Henry Stubbs has seen many changes during his 44-year career as a paramedic. Stubbs began his career in Penticton. He has worked in Summerland since 2008. (Contributed)

South Okanagan paramedic retiring after 44 years

Henry Stubbs has seen many changes during his time with B.C. Emergency Health Services

After 44 years as a paramedic, Henry Stubbs is retiring from the profession.

His career started in the mid-1970s, while he was working at the Similkameen Mine in Princeton.

At the time, he took an industrial first aid course and became interested in paramedic work as a result.

He spent 31 years as a full-time paramedic in Penticton before transferring to Summerland, where he has worked part-time since 2008.

The job is not the same as the work depicted in movies and on television, he explained. “They’ll do more in a one-hour show than we do in a year,” he said.

However, one recent show has provided a more accurate depiction of the work. Paramedics: Life on the Line, which aired on the Knowledge Network, followed paramedics and dispatchers in British Columbia. While the timeline was condensed, the work showed an accurate portrayal of the work involved.

Stubbs said his work as a paramedic has changed considerably over the years.

When he started working as a paramedic in 1977, there was no 911 service and cell phone service did not yet exist.

While a radio service was in place in the valley, it did not cover rural areas in the mountains.

Now, with a dispatch service and cell phone service, paramedics have much better communications than they did when he started.
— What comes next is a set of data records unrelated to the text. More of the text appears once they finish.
$ cat config.mk
export PLATFORM = sky130hd
export DESIGN_NAME = vmaTop
export DESIGN_NICKNAME = d
export VERILOG_FILES = /design/src/common/vmaPkg.sv /design/src/common/vmaBus.sv /design/src/design/vmaTop.sv /design/src/vma/vmaContext.sv /design/src/vma/vmaDecode.sv /design/src/vma/vmaSource.sv
export VERILOG_INCLUDE_DIRS = /design/src /design/src/common
export SDC_FILE = /design/constraint.sdc
export NUM_CORES = 1
export LEC_CHECK = 0
export ABC_AREA = 1
export BUFFER_PORTS_ARGS = -buffer_cell sky130_fd_sc_hd__buf_4
export CORE_MARGIN = 1
export CORE_UTILIZATION = 25
export DETAILED_ROUTE_END_ITERATION = 8
export HOLD_SLACK_MARGIN = 0.06
export SYNTH_ARGS = -nofsm -noshare
export SYNTH_HDL_FRONTEND = slang
export SYNTH_SLANG_ARGS = --single-unit
$ cat constraint.sdc
create_clock -name clk -period 1.7 [get_ports clk]
set_input_delay 0.085 -clock clk [delete_from_list [all_inputs] [get_ports clk]]
set_output_delay 0.085 -clock clk [all_outputs]
set_load 0.005 [all_outputs]
$ cat src/common/vma_params.svh
`ifndef VMA_PARAMS_SVH
`define VMA_PARAMS_SVH

// Full virtual address, original bits 12..35
`define VMA_WIDTH 24

// Section number, original bits 13..17
`define VMA_SECTION_WIDTH 5

// In-section offset, original bits 18..35
`define VMA_OFFSET_WIDTH 18

// Microcode magic field fed to the address adder
`define VMA_MAGIC_WIDTH 5

// Diagnostic bus and data path word
`define EBUS_WIDTH 36

`endif

$ cat src/common/vmaPkg.sv
`include "vma_params.svh"

package vmaPkg;

  // Offset split as the decode logic sees it
  typedef struct packed {
    logic [1:0] hiPair;
    logic [7:0] page;
    logic [7:0] low;
  } vmaOffset_t;

  typedef struct packed {
    logic                            misc;
    logic [`VMA_SECTION_WIDTH-1:0]   section;
    vmaOffset_t                      offset;
  } vmaFields_t;

  // Flat view for counting and compares, field view for decode
  typedef union packed {
    logic [`VMA_WIDTH-1:0] flat;
    vmaFields_t            f;
  } vmaWord_u;

  // Section source on a VMA load
  typedef enum logic [1:0] {
    keepVma     = 2'd0,
    fromPc      = 2'd1,
    fromPrevSec = 2'd2,
    fromAd      = 2'd3
  } sectionSrc_e;

  typedef enum logic [2:0] {
    diagVma     = 3'd0,
    diagPc      = 3'd1,
    diagHeld    = 3'd2,
    diagAdrBrk  = 3'd3,
    diagPrevSec = 3'd4,
    diagFlags   = 3'd5,
    diagRsvd6   = 3'd6,
    diagRsvd7   = 3'd7
  } diagSel_e;

endpackage

$ cat src/common/vmaBus.sv
`include "vma_params.svh"

interface vmaBus;
  import vmaPkg::*;

  // Current VMA, written by the source block
  vmaWord_u vma;

  // Context registers
  vmaWord_u pc;
  vmaWord_u held;
  vmaWord_u adrBrk;
  logic [`VMA_SECTION_WIDTH-1:0] prevSec;

  modport source (
    input  pc,
    input  prevSec,
    output vma
  );

  modport ctx (
    input  vma,
    output pc,
    output held,
    output prevSec,
    output adrBrk
  );

  modport decode (
    input vma,
    input pc,
    input held,
    input prevSec,
    input adrBrk
  );

endinterface

$ cat src/design/vmaTop.sv
`include "vma_params.svh"

module vmaTop (
  input  logic                          clk,
  input  logic                          reset,
  input  logic [`EBUS_WIDTH-1:0]        ad,
  input  logic [`VMA_MAGIC_WIDTH-1:0]   magic,
  input  logic                          magicEn,
  input  logic                          vmaLoad,
  input  logic                          vmaCount,
  input  logic                          vmaAdSel,
  input  logic                          vmaInc,
  input  vmaPkg::sectionSrc_e           sectionSrc,
  input  logic                          sectionEn,
  input  logic                          loadPc,
  input  logic                          loadHeld,
  input  logic                          selHeld,
  input  logic                          loadPrevContext,
  input  logic                          dataoApr,
  input  logic                          vmaExtended,
  input  logic                          vmaFetch,
  input  logic                          pageUebrRef,
  input  logic                          readOrWrite,
  input  logic                          adrErr,
  input  logic                          readVma,
  input  vmaPkg::diagSel_e              diagSel,
  output logic [`VMA_WIDTH-1:0]         vma,
  output logic [`VMA_WIDTH-1:0]         pc,
  output logic [`VMA_WIDTH-1:0]         heldOrPc,
  output logic                          acRef,
  output logic                          match,
  output logic [`EBUS_WIDTH-1:0]        ebusData,
  output logic                          ebusDriving
);

  vmaBus bus ();

  vmaSource i_vmaSource (
    .clk(clk), .reset(reset), .ad(ad), .magic(magic), .magicEn(magicEn),
    .vmaAdSel(vmaAdSel), .vmaInc(vmaInc), .sectionSrc(sectionSrc),
    .sectionEn(sectionEn), .vmaLoad(vmaLoad), .vmaCount(vmaCount), .bus(bus)
  );

  vmaContext i_vmaContext (
    .clk(clk), .reset(reset), .ad(ad), .loadPc(loadPc), .loadHeld(loadHeld),
    .selHeld(selHeld), .loadPrevContext(loadPrevContext), .dataoApr(dataoApr),
    .heldOrPc(heldOrPc), .bus(bus)
  );

  vmaDecode i_vmaDecode (
    .vmaExtended(vmaExtended), .vmaFetch(vmaFetch), .pageUebrRef(pageUebrRef),
    .readOrWrite(readOrWrite), .adrErr(adrErr), .readVma(readVma),
    .diagSel(diagSel), .acRef(acRef), .match(match), .ebusData(ebusData),
    .ebusDriving(ebusDriving), .bus(bus)
  );

  assign vma = bus.vma.flat;
  assign pc  = bus.pc.flat;

endmodule

$ cat src/vma/vmaContext.sv
`include "vma_params.svh"

module vmaContext (
  input  logic                    clk,
  input  logic                    reset,
  input  logic [`EBUS_WIDTH-1:0]  ad,
  input  logic                    loadPc,
  input  logic                    loadHeld,
  input  logic                    selHeld,
  input  logic                    loadPrevContext,
  input  logic                    dataoApr,
  output logic [`VMA_WIDTH-1:0]   heldOrPc,
  vmaBus.ctx                      bus
);
  import vmaPkg::*;

  vmaWord_u adWord;
  vmaWord_u pcReg;
  vmaWord_u heldReg;
  vmaWord_u adrBrkReg;
  logic [`VMA_SECTION_WIDTH-1:0] prevSecReg;

  assign adWord.flat = ad[`VMA_WIDTH-1:0];

  // PC and held copies of the VMA
  always_ff @(posedge clk) begin
    if (reset) begin
      pcReg   <= '0;
      heldReg <= '0;
    end else begin
      if (loadPc) begin
        pcReg <= bus.vma;
      end
      if (loadHeld) begin
        heldReg <= bus.vma;
      end
    end
  end

  // Previous context section and address break, both from the data path
  always_ff @(posedge clk) begin
    if (reset) begin
      prevSecReg <= '0;
      adrBrkReg  <= '0;
    end else begin
      if (loadPrevContext) begin
        prevSecReg <= adWord.f.section;
      end
      if (dataoApr) begin
        // No misc bit in the break address
        adrBrkReg.flat <= {1'b0, adWord.flat[`VMA_WIDTH-2:0]};
      end
    end
  end

  assign bus.pc      = pcReg;
  assign bus.held    = heldReg;
  assign bus.prevSec = prevSecReg;
  assign bus.adrBrk  = adrBrkReg;

  always_comb begin
    if (selHeld) begin
      heldOrPc = heldReg.flat;
    end else begin
      heldOrPc = pcReg.flat;
    end
  end

  adrBrkMiscZero: assert property (
    @(posedge clk) disable iff (reset) bus.adrBrk.f.misc == 1'b0
  );

endmodule

$ cat src/vma/vmaDecode.sv
`include "vma_params.svh"

module vmaDecode (
  input  logic                    vmaExtended,
  input  logic                    vmaFetch,
  input  logic                    pageUebrRef,
  input  logic                    readOrWrite,
  input  logic                    adrErr,
  input  logic                    readVma,
  input  vmaPkg::diagSel_e        diagSel,
  output logic                    acRef,
  output logic                    match,
  output logic [`EBUS_WIDTH-1:0]  ebusData,
  output logic                    ebusDriving,
  vmaBus.decode                   bus
);
  import vmaPkg::*;

  logic vmaSecZero;
  logic pcSecZero;
  logic prevSecZero;
  logic miscZero;
  logic pageZero;
  logic lowNibbleZero;
  logic isLocal;
  logic localAc;

  assign vmaSecZero  = bus.vma.f.section == '0;
  assign pcSecZero   = bus.pc.f.section == '0;
  assign prevSecZero = bus.prevSec == '0;

  assign miscZero = ~bus.vma.f.misc & (bus.vma.f.offset.hiPair == '0) & ~adrErr;

  assign pageZero = bus.vma.f.offset.page == '0;

  // Top nibble of the low byte, original bits 28..31
  assign lowNibbleZero = bus.vma.f.offset.low[7:4] == '0;

  // Unextended, fetch, or section zero all reference locally
  assign isLocal = ~vmaExtended | vmaFetch | vmaSecZero;

  assign acRef = pageZero &
                 (miscZero | lowNibbleZero) &
                 pageUebrRef &
                 readOrWrite &
                 isLocal;

  assign localAc = ~vmaSecZero & isLocal & miscZero & pageZero;

  // Break compare skips the misc bit
  assign match = bus.vma.flat[`VMA_WIDTH-2:0] == bus.adrBrk.flat[`VMA_WIDTH-2:0];

  always_comb begin
    ebusData = '0;
    if (readVma) begin
      case (diagSel)
        diagVma:     ebusData[`VMA_WIDTH-1:0] = bus.vma.flat;
        diagPc:      ebusData[`VMA_WIDTH-1:0] = bus.pc.flat;
        diagHeld:    ebusData[`VMA_WIDTH-1:0] = bus.held.flat;
        diagAdrBrk:  ebusData[`VMA_WIDTH-1:0] = bus.adrBrk.flat;
        diagPrevSec: ebusData[`VMA_SECTION_WIDTH-1:0] = bus.prevSec;
        diagFlags: begin
          ebusData[6:0] = {prevSecZero, pcSecZero, vmaSecZero, miscZero,
                           match, localAc, acRef};
        end
        default:     ebusData = '0;
      endcase
    end
  end

  assign ebusDriving = readVma;

  // Bus stays quiet whenever another board may own it
  always_comb begin
    ebusIdleZero: assert (ebusDriving || (ebusData == '0));
  end

endmodule

$ cat src/vma/vmaSource.sv
`include "vma_params.svh"

module vmaSource (
  input  logic                          clk,
  input  logic                          reset,
  input  logic [`EBUS_WIDTH-1:0]        ad,
  input  logic [`VMA_MAGIC_WIDTH-1:0]   magic,
  input  logic                          magicEn,
  input  logic                          vmaAdSel,
  input  logic                          vmaInc,
  input  vmaPkg::sectionSrc_e           sectionSrc,
  input  logic                          sectionEn,
  input  logic                          vmaLoad,
  input  logic                          vmaCount,
  vmaBus.source                         bus
);
  import vmaPkg::*;

  vmaWord_u adWord;
  vmaWord_u vmaReg;
  vmaWord_u nextVma;

  logic [`VMA_OFFSET_WIDTH-1:0]  addend;
  logic [`VMA_OFFSET_WIDTH-1:0]  adderSum;
  logic [`VMA_SECTION_WIDTH-1:0] sectionMux;

  // Only the low address bits of the data path matter here
  assign adWord.flat = ad[`VMA_WIDTH-1:0];

  // PC plus magic, or PC plus the increment carry-in
  always_comb begin
    if (magicEn) begin
      addend = {{(`VMA_OFFSET_WIDTH-`VMA_MAGIC_WIDTH){1'b0}}, magic};
    end else begin
      addend = {{(`VMA_OFFSET_WIDTH-1){1'b0}}, vmaInc};
    end
    adderSum = bus.pc.f.offset + addend;
  end

  always_comb begin
    sectionMux = vmaReg.f.section;
    if (sectionEn) begin
      case (sectionSrc)
        keepVma:     sectionMux = vmaReg.f.section;
        fromPc:      sectionMux = bus.pc.f.section;
        fromPrevSec: sectionMux = bus.prevSec;
        fromAd:      sectionMux = adWord.f.section;
        default:     sectionMux = vmaReg.f.section;
      endcase
    end
  end

  always_comb begin
    nextVma.f.misc    = adWord.f.misc;
    nextVma.f.section = sectionMux;
    if (vmaAdSel) begin
      nextVma.f.offset = adWord.f.offset;
    end else begin
      nextVma.f.offset = adderSum;
    end
  end

  // Load wins over count
  always_ff @(posedge clk) begin
    if (reset) begin
      vmaReg <= '0;
    end else if (vmaLoad) begin
      vmaReg <= nextVma;
    end else if (vmaCount) begin
      // Flat count so the offset carries into the section
      vmaReg.flat <= vmaReg.flat + 1'b1;
    end
  end

  assign bus.vma = vmaReg;

  vmaZeroAfterReset: assert property (
    @(posedge clk) reset |=> (bus.vma.flat == '0)
  );

endmodule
This also makes the job safer.

“If we need help, we can talk to dispatch,” he said.

There are still some areas without communications, but the coverage is far better than it was.

The COVID-19 pandemic has also brought changes to his role as a paramedic, as masks and gloves are now worn on every call. When paramedics arrive at a call, they conduct a brief interview to determine if they need to wear full personal protective equipment.
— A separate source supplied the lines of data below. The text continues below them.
### config.mk
export PLATFORM = sky130hd
export DESIGN_NAME = snakeTop
export DESIGN_NICKNAME = d
export VERILOG_FILES = /design/src/source/snake_pkg.sv /design/src/source/snakeTop.sv /design/src/source/scoreTracker.sv /design/src/source/collisionJudge.sv /design/src/source/applePlacer.sv /design/src/source/bodyStore.sv /design/src/source/headStepper.sv
export VERILOG_INCLUDE_DIRS = /design/src /design/src/source
export SDC_FILE = /design/constraint.sdc
export NUM_CORES = 1
export LEC_CHECK = 0
export ABC_AREA = 1
export BUFFER_PORTS_ARGS = -buffer_cell sky130_fd_sc_hd__buf_2
export CAP_MARGIN = 25
export CELL_PAD_IN_SITES_DETAIL_PLACEMENT = 0
export CELL_PAD_IN_SITES_GLOBAL_PLACEMENT = 2
export CORE_ASPECT_RATIO = 0.8
export CORE_MARGIN = 4
export CORE_UTILIZATION = 40
export CTS_CLUSTER_SIZE = 12
export DETAILED_ROUTE_END_ITERATION = 8
export GPL_ROUTABILITY_DRIVEN = 0
export PLACE_DENSITY_LB_ADDON = 0.1
export REMOVE_ABC_BUFFERS = 1
export SYNTH_ARGS = -nofsm -noshare
export SYNTH_HDL_FRONTEND = slang
export SYNTH_SLANG_ARGS = --single-unit
### constraint.sdc
create_clock -name hwclk -period 5 [get_ports hwclk]
set_clock_uncertainty 0.05 [all_clocks]
set_input_delay 0.5 -clock hwclk [delete_from_list [all_inputs] [get_ports hwclk]]
set_output_delay 0.5 -clock hwclk [all_outputs]
set_load 0.02 [all_outputs]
In the early days of the pandemic, the rules and protocols were changing almost daily, he said.

Even now, more than a year into the pandemic, dealing with COVID-19 is still rough on first responders, he said.

While paramedic work has evolved over the years, Stubbs said the unpredictability is what he has enjoyed the most during his career.

However, the work is not for everyone, he added. For this reason, he suggests those interested in paramedic work also have another career plan.

“It’s a physical job. There’s not a whole lot of glamour in it,” he said. “It”s a good idea to have something else to fall back on.”